La solution ne viendra pas de la production européenne. Les orangers du pourtour méditerranéen sont aujourd’hui les derniers à être indemnes du HLB. Mais, outre que l’Europe ne représente que 10% de la production mondiale, sa production est à 80% réservée à la consommation “de bouche”. De plus, l’insecte vecteur du HLB a été signalé au Portugal, en Espagne et à Chypre. La maladie ne devrait plus tarder à s’installer.
“La situation est vraiment préoccupante”, s’alarme Tristan Pasquet. Bien que n’étant pas directement propriétaire d’orangeraies, Suntory a décidé de rejoindre le front de lutte constitué des différents laboratoires de recherche partout dans le monde et des producteurs d’agrumes. Un partenariat a ainsi été signé en janvier 2024 avec le Centre de coopération internationale en recherche agronomique pour le développement (Cirad) pour créer des variétés d’agrumes plus tolérantes à la maladie.

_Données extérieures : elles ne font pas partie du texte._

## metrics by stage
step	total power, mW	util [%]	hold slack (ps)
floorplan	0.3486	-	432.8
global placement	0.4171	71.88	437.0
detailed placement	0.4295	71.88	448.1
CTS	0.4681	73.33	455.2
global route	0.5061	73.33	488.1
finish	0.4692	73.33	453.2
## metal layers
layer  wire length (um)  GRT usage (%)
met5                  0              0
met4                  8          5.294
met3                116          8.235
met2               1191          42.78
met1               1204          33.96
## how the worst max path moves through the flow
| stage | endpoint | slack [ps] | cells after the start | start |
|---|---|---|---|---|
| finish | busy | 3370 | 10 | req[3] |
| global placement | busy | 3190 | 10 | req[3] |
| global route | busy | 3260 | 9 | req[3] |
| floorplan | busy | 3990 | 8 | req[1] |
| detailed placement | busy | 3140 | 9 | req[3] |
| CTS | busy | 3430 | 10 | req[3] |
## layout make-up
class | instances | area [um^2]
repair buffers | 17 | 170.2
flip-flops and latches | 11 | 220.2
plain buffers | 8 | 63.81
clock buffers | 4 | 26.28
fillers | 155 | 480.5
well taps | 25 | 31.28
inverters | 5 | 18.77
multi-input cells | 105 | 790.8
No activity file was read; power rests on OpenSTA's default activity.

“Il faudra plusieurs décennies pour arriver à une variété qui soit totalement résistante au HLB, mais nous pouvons cependant tenter d’améliorer la tolérance des arbres à la maladie, ce qui permettra d’augmenter leur durée de vie”, estime Raphaël Morillon, chercheur au Cirad et porteur d’un programme européen de recherche contre la maladie.
“Trouver des variétés tétraploïdes d’oranges douces plus tolérantes à la maladie”

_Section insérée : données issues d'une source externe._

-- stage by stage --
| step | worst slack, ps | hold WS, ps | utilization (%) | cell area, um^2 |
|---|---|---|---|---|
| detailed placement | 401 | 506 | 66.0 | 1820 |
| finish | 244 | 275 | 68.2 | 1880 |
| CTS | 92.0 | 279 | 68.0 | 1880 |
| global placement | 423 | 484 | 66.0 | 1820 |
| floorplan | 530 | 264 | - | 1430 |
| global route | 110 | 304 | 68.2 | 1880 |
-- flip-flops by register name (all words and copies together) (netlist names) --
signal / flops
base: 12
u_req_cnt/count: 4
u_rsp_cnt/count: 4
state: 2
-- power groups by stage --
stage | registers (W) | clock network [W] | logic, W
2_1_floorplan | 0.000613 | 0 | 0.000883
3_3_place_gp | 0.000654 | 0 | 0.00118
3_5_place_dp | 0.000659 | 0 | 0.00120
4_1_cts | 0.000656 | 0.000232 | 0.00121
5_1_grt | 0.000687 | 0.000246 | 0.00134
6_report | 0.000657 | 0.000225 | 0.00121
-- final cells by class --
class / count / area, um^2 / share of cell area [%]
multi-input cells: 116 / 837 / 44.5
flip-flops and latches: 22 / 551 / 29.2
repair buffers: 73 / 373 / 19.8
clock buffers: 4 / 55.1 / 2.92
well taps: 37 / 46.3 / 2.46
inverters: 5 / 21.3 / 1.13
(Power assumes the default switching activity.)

La piste explorée repose sur la polyploïdie, un processus courant de multiplication des chromosomes pouvant survenir naturellement chez les plantes et déjà testé avec des résultats prometteurs sur les oranges amères qui servent notamment dans la fabrication d’alcools. Le Cirad et d’autres équipes de chercheurs ont pu observer que ces arbres appelés “tétraploïdes” pouvaient présenter des propriétés supérieures d’adaptation aux contraintes environnementales.
Avec l’appui de Suntory, l’idée est désormais d’étudier cette méthode sur des orangers produisant des oranges douces, c’est-à-dire les variétés utilisées pour la consommation ou la fabrication de jus. “Trouver des variétés tétraploïdes d’oranges douces plus tolérantes à la maladie et aux effets du changement climatique, c’est la piste que nous allons financer”, poursuit Tristan Pasquet. Les premiers croisements issus de ce programme de six ans seront testés dans des champs expérimentaux dès avril 2025 en Guadeloupe, puis en octobre 2025 au Brésil. Des spécimens seront aussi plantés en Espagne pour vérifier leur adaptation aux conditions climatiques européennes et atténuer ainsi la contamination probable du bassin méditerranéen.